You really do have to wonder what those writers were smoking.
The smart-ass in me says it was the lecture that made Lex cry. Lex don't love nobody but Lex Luthor baby!
And how is Lex not tried and sentenced to death for straight up killing or allowing a person to die of their disease and then clone said person? Only in comics does that shit happen and allowed to stand.
You know, I was kind of wondering if maybe that presidential pardon wasn't part of Superman's plan, and maybe Lex got away with it...
Hmmm. But that would imply that like the Joker and Batman, Supes and Lex have a twisted symboitic relationship. Meaning he needs Lex free as a bird to make him look good.
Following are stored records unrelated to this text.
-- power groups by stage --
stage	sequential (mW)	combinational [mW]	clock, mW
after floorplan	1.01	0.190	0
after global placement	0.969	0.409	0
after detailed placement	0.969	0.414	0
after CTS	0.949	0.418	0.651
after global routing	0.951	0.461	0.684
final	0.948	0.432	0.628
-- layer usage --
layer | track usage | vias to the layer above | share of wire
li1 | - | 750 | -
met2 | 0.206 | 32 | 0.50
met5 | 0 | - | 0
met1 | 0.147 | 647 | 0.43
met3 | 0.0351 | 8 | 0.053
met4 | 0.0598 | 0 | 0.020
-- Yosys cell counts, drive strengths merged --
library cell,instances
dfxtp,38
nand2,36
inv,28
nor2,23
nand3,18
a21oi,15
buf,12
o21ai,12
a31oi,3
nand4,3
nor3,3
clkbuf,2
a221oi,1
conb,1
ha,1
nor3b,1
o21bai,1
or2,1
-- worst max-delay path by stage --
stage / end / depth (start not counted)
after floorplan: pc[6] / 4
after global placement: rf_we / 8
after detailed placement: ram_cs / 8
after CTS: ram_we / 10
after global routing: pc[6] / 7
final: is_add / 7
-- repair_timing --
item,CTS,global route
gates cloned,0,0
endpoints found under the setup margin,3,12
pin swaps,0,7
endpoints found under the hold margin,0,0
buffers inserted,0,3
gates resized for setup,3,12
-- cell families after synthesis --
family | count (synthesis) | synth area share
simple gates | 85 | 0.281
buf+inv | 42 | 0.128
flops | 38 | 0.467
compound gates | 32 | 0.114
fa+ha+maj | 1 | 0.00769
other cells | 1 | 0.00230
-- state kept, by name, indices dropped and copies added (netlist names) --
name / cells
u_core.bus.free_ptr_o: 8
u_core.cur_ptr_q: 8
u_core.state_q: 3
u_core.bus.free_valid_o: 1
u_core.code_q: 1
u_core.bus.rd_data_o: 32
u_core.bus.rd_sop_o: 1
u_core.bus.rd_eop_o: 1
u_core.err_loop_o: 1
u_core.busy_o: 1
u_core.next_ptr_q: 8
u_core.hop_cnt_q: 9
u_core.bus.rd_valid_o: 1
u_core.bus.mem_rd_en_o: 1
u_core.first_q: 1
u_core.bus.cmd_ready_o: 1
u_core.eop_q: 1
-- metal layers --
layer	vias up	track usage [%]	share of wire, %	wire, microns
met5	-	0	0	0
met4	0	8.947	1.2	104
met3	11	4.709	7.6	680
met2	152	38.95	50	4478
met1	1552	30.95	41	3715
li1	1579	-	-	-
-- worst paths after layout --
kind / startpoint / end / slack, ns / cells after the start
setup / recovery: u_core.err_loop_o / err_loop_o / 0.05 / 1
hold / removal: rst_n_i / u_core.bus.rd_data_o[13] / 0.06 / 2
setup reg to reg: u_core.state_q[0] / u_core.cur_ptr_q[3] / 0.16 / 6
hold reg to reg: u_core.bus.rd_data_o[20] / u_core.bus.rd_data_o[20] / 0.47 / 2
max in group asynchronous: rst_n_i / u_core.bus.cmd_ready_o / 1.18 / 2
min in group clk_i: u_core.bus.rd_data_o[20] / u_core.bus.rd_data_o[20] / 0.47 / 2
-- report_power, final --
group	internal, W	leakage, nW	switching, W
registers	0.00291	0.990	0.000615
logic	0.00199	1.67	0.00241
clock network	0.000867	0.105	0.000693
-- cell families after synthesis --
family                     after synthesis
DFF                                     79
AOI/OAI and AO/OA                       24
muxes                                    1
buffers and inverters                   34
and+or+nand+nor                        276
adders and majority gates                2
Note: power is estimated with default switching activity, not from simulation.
File: src/rtl/report_tx_arbiter.sv
`default_nettype none
// ============================================================================
//  Module      : report_tx_arbiter
//  Description : Round-robin scheduler that shares one byte-stream
//                transmitter among up to 16 report sources. A granted
//                report is framed as SYNC, ID, payload (MSB first) and
//                CHK bytes, then streamed out over a valid/ready handshake.
//
//  Ports
//    clk          : single clock, rising edge
//    reset        : asynchronous, active-high reset
//    req_valid    : [N_REQ]        requester i has a report pending
//    req_data     : [N_REQ*DATA_W] report of requester i at [i*DATA_W +: DATA_W]
//    req_ready    : [N_REQ]        one-hot accept, only asserted while idle
//    tx_data      : [8]            current frame byte (registered)
//    tx_valid     : 1              tx_data is valid (registered)
//    tx_ready     : 1              transmitter accepts tx_data this cycle
//    busy         : 1              a frame is in progress
//    grant_id     : [4]            owner of the current / most recent frame
//    frames_sent  : [16]           completed frame count, wraps at 0xFFFF
//
//  Revision    : 1.0  initial release
// ============================================================================
module report_tx_arbiter #(
    parameter int          N_REQ     = 4,
    parameter int          DATA_W    = 32,
    parameter logic [7:0]  SYNC_BYTE = 8'hA5
) (
    input  logic                      clk,
    input  logic                      reset,
    input  logic [N_REQ-1:0]          req_valid,
    input  logic [N_REQ*DATA_W-1:0]   req_data,
    output logic [N_REQ-1:0]          req_ready,
    output logic [7:0]                tx_data,
    output logic                      tx_valid,
    input  logic                      tx_ready,
    output logic                      busy,
    output logic [3:0]                grant_id,
    output logic [15:0]               frames_sent
);

    // ------------------------------------------------------------------
    // Constants
    // ------------------------------------------------------------------
    localparam int         c_N_BYTES   = DATA_W / 8;
    localparam logic [3:0] c_LAST_BYTE = 4'(c_N_BYTES - 1);
    // Pointer starts at the top index so requester 0 wins first.
    localparam logic [3:0] c_RR_RESET  = 4'(N_REQ - 1);

    // ------------------------------------------------------------------
    // State machine encoding
    // ------------------------------------------------------------------
    typedef enum logic [2:0] {
        S_IDLE = 3'd0,
        S_SYNC = 3'd1,
        S_ID   = 3'd2,
        S_DATA = 3'd3,
        S_CHK  = 3'd4
    } state_t;

    state_t              r_state;
    logic [7:0]          r_tx_data;
    logic                r_tx_valid;
    logic [DATA_W-1:0]   r_payload;
    logic [3:0]          r_byte_cnt;
    logic [7:0]          r_chk_acc;
    logic [3:0]          r_grant_id;
    logic [3:0]          r_rr_ptr;
    logic [15:0]         r_frames_sent;

    logic                w_any;
    logic [3:0]          w_sel;
    logic [DATA_W-1:0]   w_sel_data;
    logic [4:0]          w_best;
    logic [4:0]          w_dist;
    logic                w_accept;

    // ------------------------------------------------------------------
    // Round-robin selection
    // Each valid requester gets a distance from the slot after the last
    // grant (0 = highest priority). The smallest distance wins, which is
    // the same as scanning upward from rr_ptr+1 with wrap-around, but
    // needs no variable indexing.
    // ------------------------------------------------------------------
    always_comb begin
        w_any      = 1'b0;
        w_sel      = '0;
        w_sel_data = '0;
        w_best     = 5'd31;
        w_dist     = '0;
        for (int i = 0; i < N_REQ; i++) begin
            w_dist = 5'((i + 2 * N_REQ - 1 - int'(r_rr_ptr)) % N_REQ);
            if (req_valid[i] && (w_dist < w_best)) begin
                w_best     = w_dist;
                w_sel      = 4'(i);
                w_sel_data = req_data[i*DATA_W +: DATA_W];
                w_any      = 1'b1;
            end
        end
    end

    // Ready is combinational so the grant completes in the same cycle the
    // arbiter decides; it can only be high while idle.
    always_comb begin
        req_ready = '0;
        for (int i = 0; i < N_REQ; i++) begin
            req_ready[i] = (r_state == S_IDLE) && w_any && (w_sel == 4'(i));
        end
    end

    // A byte moves only when the registered valid meets ready; ready on
    // its own has no effect.
    assign w_accept = r_tx_valid && tx_ready;

    // ------------------------------------------------------------------
    // Frame sequencer
    // tx_data always holds the byte on offer; on acceptance it is
    // replaced by the next one, so the output stays stable under
    // backpressure. The payload register shifts left so its top byte is
    // always the next payload byte to send.
    // ------------------------------------------------------------------
    always_ff @(posedge clk or posedge reset) begin
        if (reset) begin
            r_state       <= S_IDLE;
            r_tx_data     <= 8'h00;
            r_tx_valid    <= 1'b0;
            r_payload     <= '0;
            r_byte_cnt    <= 4'd0;
            r_chk_acc     <= 8'h00;
            r_grant_id    <= 4'd0;
            r_rr_ptr      <= c_RR_RESET;
            r_frames_sent <= 16'd0;
        end else begin
            case (r_state)
                S_IDLE: begin
                    if (w_any) begin
                        r_payload  <= w_sel_data;
                        r_grant_id <= w_sel;
                        r_rr_ptr   <= w_sel;
                        r_chk_acc  <= 8'h00;
                        r_byte_cnt <= 4'd0;
                        r_tx_data  <= SYNC_BYTE;
                        r_tx_valid <= 1'b1;
                        r_state    <= S_SYNC;
                    end
                end

                S_SYNC: begin
                    if (w_accept) begin
                        r_tx_data <= {4'h0, r_grant_id};
                        r_state   <= S_ID;
                    end
                end

                S_ID: begin
                    if (w_accept) begin
                        r_chk_acc  <= r_chk_acc + r_tx_data;
                        r_tx_data  <= r_payload[DATA_W-1 -: 8];
                        r_payload  <= r_payload << 8;
                        r_byte_cnt <= 4'd0;
                        r_state    <= S_DATA;
                    end
                end

                S_DATA: begin
                    if (w_accept) begin
                        r_chk_acc <= r_chk_acc + r_tx_data;
                        if (r_byte_cnt == c_LAST_BYTE) begin
                            // The accumulator does not yet include the byte
                            // being accepted now, so fold it in directly.
                            r_tx_data <= r_chk_acc + r_tx_data;
                            r_state   <= S_CHK;
                        end else begin
                            r_tx_data  <= r_payload[DATA_W-1 -: 8];
                            r_payload  <= r_payload << 8;
                            r_byte_cnt <= r_byte_cnt + 4'd1;
                        end
                    end
                end

                S_CHK: begin
                    if (w_accept) begin
                        r_tx_valid    <= 1'b0;
                        r_frames_sent <= r_frames_sent + 16'd1;
                        r_state       <= S_IDLE;
                    end
                end

                default: begin
                    r_tx_valid <= 1'b0;
                    r_state    <= S_IDLE;
                end
            endcase
        end
    end

    // ------------------------------------------------------------------
    // Outputs
    // ------------------------------------------------------------------
    assign tx_data     = r_tx_data;
    assign tx_valid    = r_tx_valid;
    assign busy        = (r_state != S_IDLE);
    assign grant_id    = r_grant_id;
    assign frames_sent = r_frames_sent;

endmodule
`default_nettype wire

File: config.mk
export PLATFORM = sky130hd
export DESIGN_NAME = report_tx_arbiter
export DESIGN_NICKNAME = d
export VERILOG_FILES = /design/src/rtl/report_tx_arbiter.sv
export SDC_FILE = /design/constraint.sdc
export NUM_CORES = 1
export LEC_CHECK = 0
export CAP_MARGIN = 20
export CORE_ASPECT_RATIO = 1.25
export CORE_MARGIN = 1.5
export CORE_UTILIZATION = 51
export CTS_BUF_LIST = sky130_fd_sc_hd__clkbuf_2 sky130_fd_sc_hd__clkbuf_4 sky130_fd_sc_hd__clkbuf_8
export DETAILED_ROUTE_END_ITERATION = 7
export PLACE_DENSITY_LB_ADDON = 0.3
export SYNTH_ARGS = -nofsm -noshare
export SYNTH_HDL_FRONTEND = slang
export SYNTH_SLANG_ARGS = --single-unit
File: constraint.sdc
create_clock -name clk -period 16.3 [get_ports clk]
set_input_delay 4.89 -clock clk [delete_from_list [all_inputs] [get_ports clk]]
set_output_delay 4.89 -clock clk [all_outputs]
set_load 0.02 [all_outputs]
# Word level (Yosys, flattened, before mapping)
# Index checks and enable logic that the tools add are counted.
[classes]
n_div = 0
multipliers = 0
n_reduce_logical = 29
eq_ne = 16
addsub = 7
magnitude_cmp = 4
shifts = 0
muxes = 43
bitwise_logic = 5
[ops]
columns = ["operator", "count"]
rows = [
  ["two-way mux 32 bit", 8],
  ["case mux 32 bit (3 select lines)", 1],
  ["two-way mux 8 bit", 7],
  ["case mux 8 bit (4 select lines)", 1],
  ["two-way mux 4 bit", 6],
  ["two-way mux 3 bit", 6],
  ["adder 16 x 1 -> 16 bit, second input constant", 1],
  ["case mux 8 bit (2 select lines)", 1],
  ["< comparator 5 bit", 3],
  ["two-way mux 5 bit", 3],
  ["case mux 3 bit (5 select lines)", 1],
  ["subtractor 4 x 4 -> 5 bit, first input constant", 3],
  ["inequality test 2 bit, second input constant", 7],
  ["== test 4 x 2 -> 1 bit, second input constant", 3],
  ["case mux 4 bit (3 select lines)", 1],
  ["logical AND 1 bit", 10],
  ["AND reduction 5 bit", 2],
  ["OR reduction 2 bit", 5],
  ["adder 8 bit", 1],
  ["two-way mux 1 bit", 7],
  ["== test 3 x 2 -> 1 bit, second input constant", 2],
  ["AND reduction 3 bit", 2],
  ["AND reduction 6 bit", 1],
  ["nonzero test 3 bit", 2],
  ["16 further kinds", 20],
]
[totals]
ramBits = 0
elab_cells = 113
romBits = 0
latchBits = 0
regBits = 80
in_bits = 135
output_inout_bits = 34
memories = 0

# Logic depth before layout (Yosys ltp)
[logic_depth]
depth_word = 17
depth_mapped = 21
mapped_depth_nobuf = 18

# Worst setup path before layout
# OpenSTA, ideal clock, no wires.
[synth_timing]
path_type = "input to output"
startpoint = "input req_valid[0]"
endpoint = "output req_ready[2]"
path_stages = 19
n_path_buf = 3
path_slack_ps = 3047
arrival_ps = 8363
t_required_ps = 11410
path_cell_list = "and2_1 > ha_1 > and2b_1 > a22o_2 > mux2_2 > ha_1 > o21ai_0 > nand2_1 > a21oi_1 > buf_2 > a21oi_1 > ha_1 > o32ai_1 > nand2_1 > o21a_1 > buf_4 > buf_2 > o21ai_2 > nor3_1"
[synth_via]
elab_chain_len = 13
elab_cells_between_ends = 20
classes_between = "order compare (3); eq/ne (1); mux (10); reduce/logical (6)"
[synth_rtl]
columns = ["item", "line", "source"]
rows = [
  ["start, declared", "31", "input logic [N_REQ-1:0] req_valid,"],
  ["logical AND 1 bit *", "93", "if (req_valid[i] && (w_dist < w_best)) begin"],
  ["two-way mux 5 bit", "93", ""],
  ["< comparator 5 bit", "93", ""],
  ["logical AND 1 bit", "93", ""],
  ["two-way mux 5 bit", "93", ""],
  ["< comparator 5 bit", "93", ""],
  ["logical AND 1 bit", "93", ""],
  ["two-way mux 5 bit", "93", ""],
  ["< comparator 5 bit", "93", ""],
  ["logical AND 1 bit", "93", ""],
  ["two-way mux 4 bit or two-way mux 1 bit (tied branches)", "93", ""],
  ["== test 4 x 2 -> 1 bit or logical AND 1 bit (tied branches)", "107", "req_ready[i] = (r_state == S_IDLE) && w_any && (w_sel == 4'(i));"],
  ["logical AND 1 bit *", "107", ""],
  ["end, declared", "33", "output logic [N_REQ-1:0] req_ready,"],
]
# Mark *: on every way between the ends. The rest lies on a longest branch, timed or not.

# Worst setup path after layout
# Same ends and word-level chain as after synthesis.

==> results <==
[power by group through the flow]
stage	registers (uW)	logic (uW)	clock network, uW
finish	292	654	130
global route	298	723	141
CTS	290	638	133
detailed placement	293	636	0
global placement	291	609	0
floorplan	293	485	0
[state kept, by name, summed over array words and instances, names as in the netlist]
signal / flops
r_byte_cnt: 4
r_state: 3
tx_data: 8
grant_id: 2
r_rr_ptr: 2
r_chk_acc: 8
frames_sent: 16
r_payload: 32
tx_valid: 1
[final cells by class]
class | instances | share of cell area [%]
clock buffers | 11 | 2.27
well taps | 123 | 2.31
multi-input cells | 431 | 40.0
flip-flops and latches | 76 | 28.6
inverters | 13 | 0.732
clock inverters | 4 | 0.376
repair buffers | 171 | 25.7
[cells by family (layout without fill, tap and decap cells)]
group | Yosys count | count (layout) | synth area share (%)
other | 1 | 2 | 0.0771
flip-flops | 76 | 76 | 39.2
multiplexers | 3 | 3 | 0.669
AO/OA/AOI/OAI | 152 | 152 | 24.2
buffers and inverters | 60 | 199 | 6.17
XOR/XNOR | 26 | 26 | 4.68
AND/OR/NAND/NOR | 235 | 235 | 21.5
adder cells (fa/ha/maj) | 13 | 13 | 3.50
[worst max-delay path, delay by kind of cell]
| kind | cells | cell delay (ns) |
|---|---|---|
| AOI/OAI and AO/OA | 7 | 2.57 |
| buffers and inverters | 2 | 1.15 |
| and+or+nand+nor | 5 | 0.94 |
| adders and majority gates | 3 | 0.72 |
| muxes | 1 | 0.39 |
[how the worst max path moves through the flow]
stage                         to  slack (ns)  depth (start not counted)
CTS                 req_ready[2]        0.84                         18
global route        req_ready[2]        0.37                         18
global placement    req_ready[2]        1.24                         18
finish              req_ready[2]        0.74                         18
detailed placement  req_ready[2]        0.86                         18
floorplan           req_ready[2]        3.05                         19
[layout by cell type (no fill, tap or decap), drive strengths merged, types with 6 or more instances in the layout]
cell,instances
a21oi,15
a221o,8
a32oi,33
clkbuf,11
clkdlybuf4s50,166
dfrtp,74
ha,12
inv,13
nand2,83
nand3,45
nand4,6
nor2,69
nor3,7
o2111ai,10
o211ai,50
o21ai,16
xnor2,17
xor2,9
[stage by stage]
stage	hold WS [ns]	instances	worst slack, ns	area (um^2)	total power, uW
after global placement	0.461	812	1.24	6460	900
after global routing	0.519	829	0.366	6660	1160
after CTS	0.490	827	0.837	6630	1060
after detailed placement	0.480	812	0.864	6460	929
after floorplan	0.457	567	3.05	4870	778
final	0.482	829	0.738	6660	1080
[layer usage]
layer	track usage, %	wire length [um]	up-vias
li1	-	-	2345
met1	34.0	5630	2362
met2	49.4	7180	241
met3	5.08	952	36
met4	12.9	430	0
met5	0	0	-
==> impl_metrics.env <==
export IMPL_critical_path_slowest_cell="a21oi_1"
export IMPL_worst_ep_arrival_time_ns=10.67
export IMPL_post_route_cells_drive_above_1_share_pct=5.24
export IMPL_worst_skew_pair_late_latency_ns=0.36
export IMPL_boundaryPins=169
export IMPL_cts_tree="yes"
export IMPL_buffers_on_ports=166
export IMPL_drt_total_wl_um=14200
export IMPL_min_period_ns=15.56
export IMPL_seq_power_share_pct=27.1
export IMPL_syn_area_per_cell_um2=8.59
export IMPL_fillerInstances=690
export IMPL_drc_errors=0
export IMPL_cp_max_fo=27
export IMPL_diodes=0
export IMPL_edff_count_synth=0
export IMPL_worstHoldEndpoint="frames_sent[15]$_DFFE_PP0P_"
export IMPL_yosys_top_cells_area="dfrtp_1, o211ai_1, nand2_1, a32oi_1, nor2_1"
export IMPL_synth_distinct_cells=56
export IMPL_combPwrFrac_pct=60.8
export IMPL_worst_r2r_end="r_payload[24]$_DFFE_PP0P_"
export IMPL_worstHoldPathCells=1
export IMPL_critical_path_startpoint_type="input pin"
export IMPL_final_period_utilization_pct=95.5
export IMPL_postSynth_asyncResetShare_pct=100
export IMPL_final_net_count=850
export IMPL_vdd_ir_drop_max_mv=0.160
export IMPL_crit_path_end_kind="output pin"
export IMPL_cts_max_level=3
export IMPL_synth_top_cells_by_count="nand2_1, dfrtp_1, nor2_1"
export IMPL_routed_via_density=6.01
export IMPL_grt_pass1_vias=4725
export IMPL_finalHoldViolations=0
export IMPL_worst_ep_required_time_ns=11.41
export IMPL_placeableCoreArea_um2=9220
export IMPL_gr_total_overflow=0
export IMPL_first_iter_violations=290
export IMPL_gp_congestion=0.905
export IMPL_slew_limit_headroom_pct=29.4
export IMPL_grt_setup_unrepaired="false"
export IMPL_yosysWarningCount=0
export IMPL_most_common_cell_in_the_synthesized_netlist="nand2_1"
export IMPL_syn_to_final_growth_pct=37.0
export IMPL_grt_start_max_net_pins=77
export IMPL_power_internal_uw=560
export IMPL_setup_tns_final_ns=0
export IMPL_power_share_switching_pct=48.0
export IMPL_cts_repair_resize_count=0
export IMPL_crit_path_start="req_valid[0]"
export IMPL_post_route_clock_skew_ns=0.00755
export IMPL_power_clock_fraction_pct=12.0
export IMPL_routed_wire_length_per_instance_um=17.1
export IMPL_fmax_mhz=64.3
export IMPL_num_vias=4984
export IMPL_detailedRoute_firstPassIterationCount=5
export IMPL_synth_instances=566
export IMPL_final_setup_viol_count=0
export IMPL_timing_reg2reg_setup_slack_ns=10.60
export IMPL_p_leak_uw=0.00276
export IMPL_cts_hold_fix_buffers=0
export IMPL_worst_r2r_cell_count=18
export IMPL_net_switching_power_uw=516
export IMPL_die_area_um2=10100
export IMPL_mappedNetlistArea_um2=4860
export IMPL_cts_root_buf="clkbuf_8"
export IMPL_floorplan_die_height_um=112
export IMPL_worst_slew_pin_slew_ns=1.06
export IMPL_synth_seq_area_share_pct=39.2
export IMPL_max_clock_path_buffers=2
export IMPL_multiInputGateArea_um2=2670
export IMPL_drv_cap=0
export IMPL_critical_path_class="input pin to output pin"
export IMPL_critPathMostFrequentCell="ha_1"
export IMPL_synth_ff_type="dfrtp_1"
export IMPL_numCtsBuffers=9
export IMPL_die_width_um=90.3
export IMPL_cts_num_sinks=76
export IMPL_powerDensity_nw_per_um2=161
export IMPL_clkSlewWorstSetupHoldPaths_ns=0.08
export IMPL_grt_usage_pct=28.4
export IMPL_slew_viol_final=0
export IMPL_area_share_of_the_leading_cell_type_in_the_synthesized_netlist_pct=38.1
export IMPL_biggest_cell_delay_along_the_critical_path_ns=0.81
export IMPL_post_cts_buffers=0
export IMPL_final_core_util_pct=72.3
export IMPL_antenna_found_initial=0
export IMPL_critical_r2r_launch="r_rr_ptr[1]$_DFFE_PP1P_"
export IMPL_grt_pass1_wl_um=22900
export IMPL_timing_hold_worst_class="flop to flop"
export IMPL_hold_start="frames_sent[15]$_DFFE_PP0P_"
export IMPL_synth_seq_cells=76
export IMPL_detailed_placement_wirelength_estimate_um=10900
export IMPL_cp_cell_sequence="clkdlybuf4s50_1, and2_1, ha_1, and2b_1, a22o_2, mux2_2, ha_1, o21ai_0, nand2_1, a21oi_1, a21oi_1, ha_1, o32ai_1, nand2_1, o21a_1, o21ai_2, nor3_1, clkdlybuf4s50_1"
export IMPL_storage_element_area_um2=1900
export IMPL_post_synth_top_area_cell="dfrtp_1"
export IMPL_row_count=39
export IMPL_status="completed"
export IMPL_starting_density_pct=52.7
export IMPL_final_antenna_net_count=0
Power figures use the tool's default switching activity.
Fuck that's twisted. Plus, even if Lex was pardoned and all, didn't he still have a criminal record as a felon, thus excluding him from ever being able to serve as President of the US?
*turns up over a year later* Nah. It's technically legal for a felon to be President, for one thing--it's just also technically permissible for Congress to impeach them as soon as they take office. And unlikely for them to get the electoral votes together in the first place. But the point of a pardon is that it reverses felon status and wipes clean the slate--that's why people seek them even if they've already served their time.
Then there's the particular form of pardon that acknowledges the conviction was in error, which entitles the recipient to reparations. Of course the details of this stuff vary somewhat by jurisdiction, but a pardon is serious business. It makes someone no longer a criminal by executive fiat.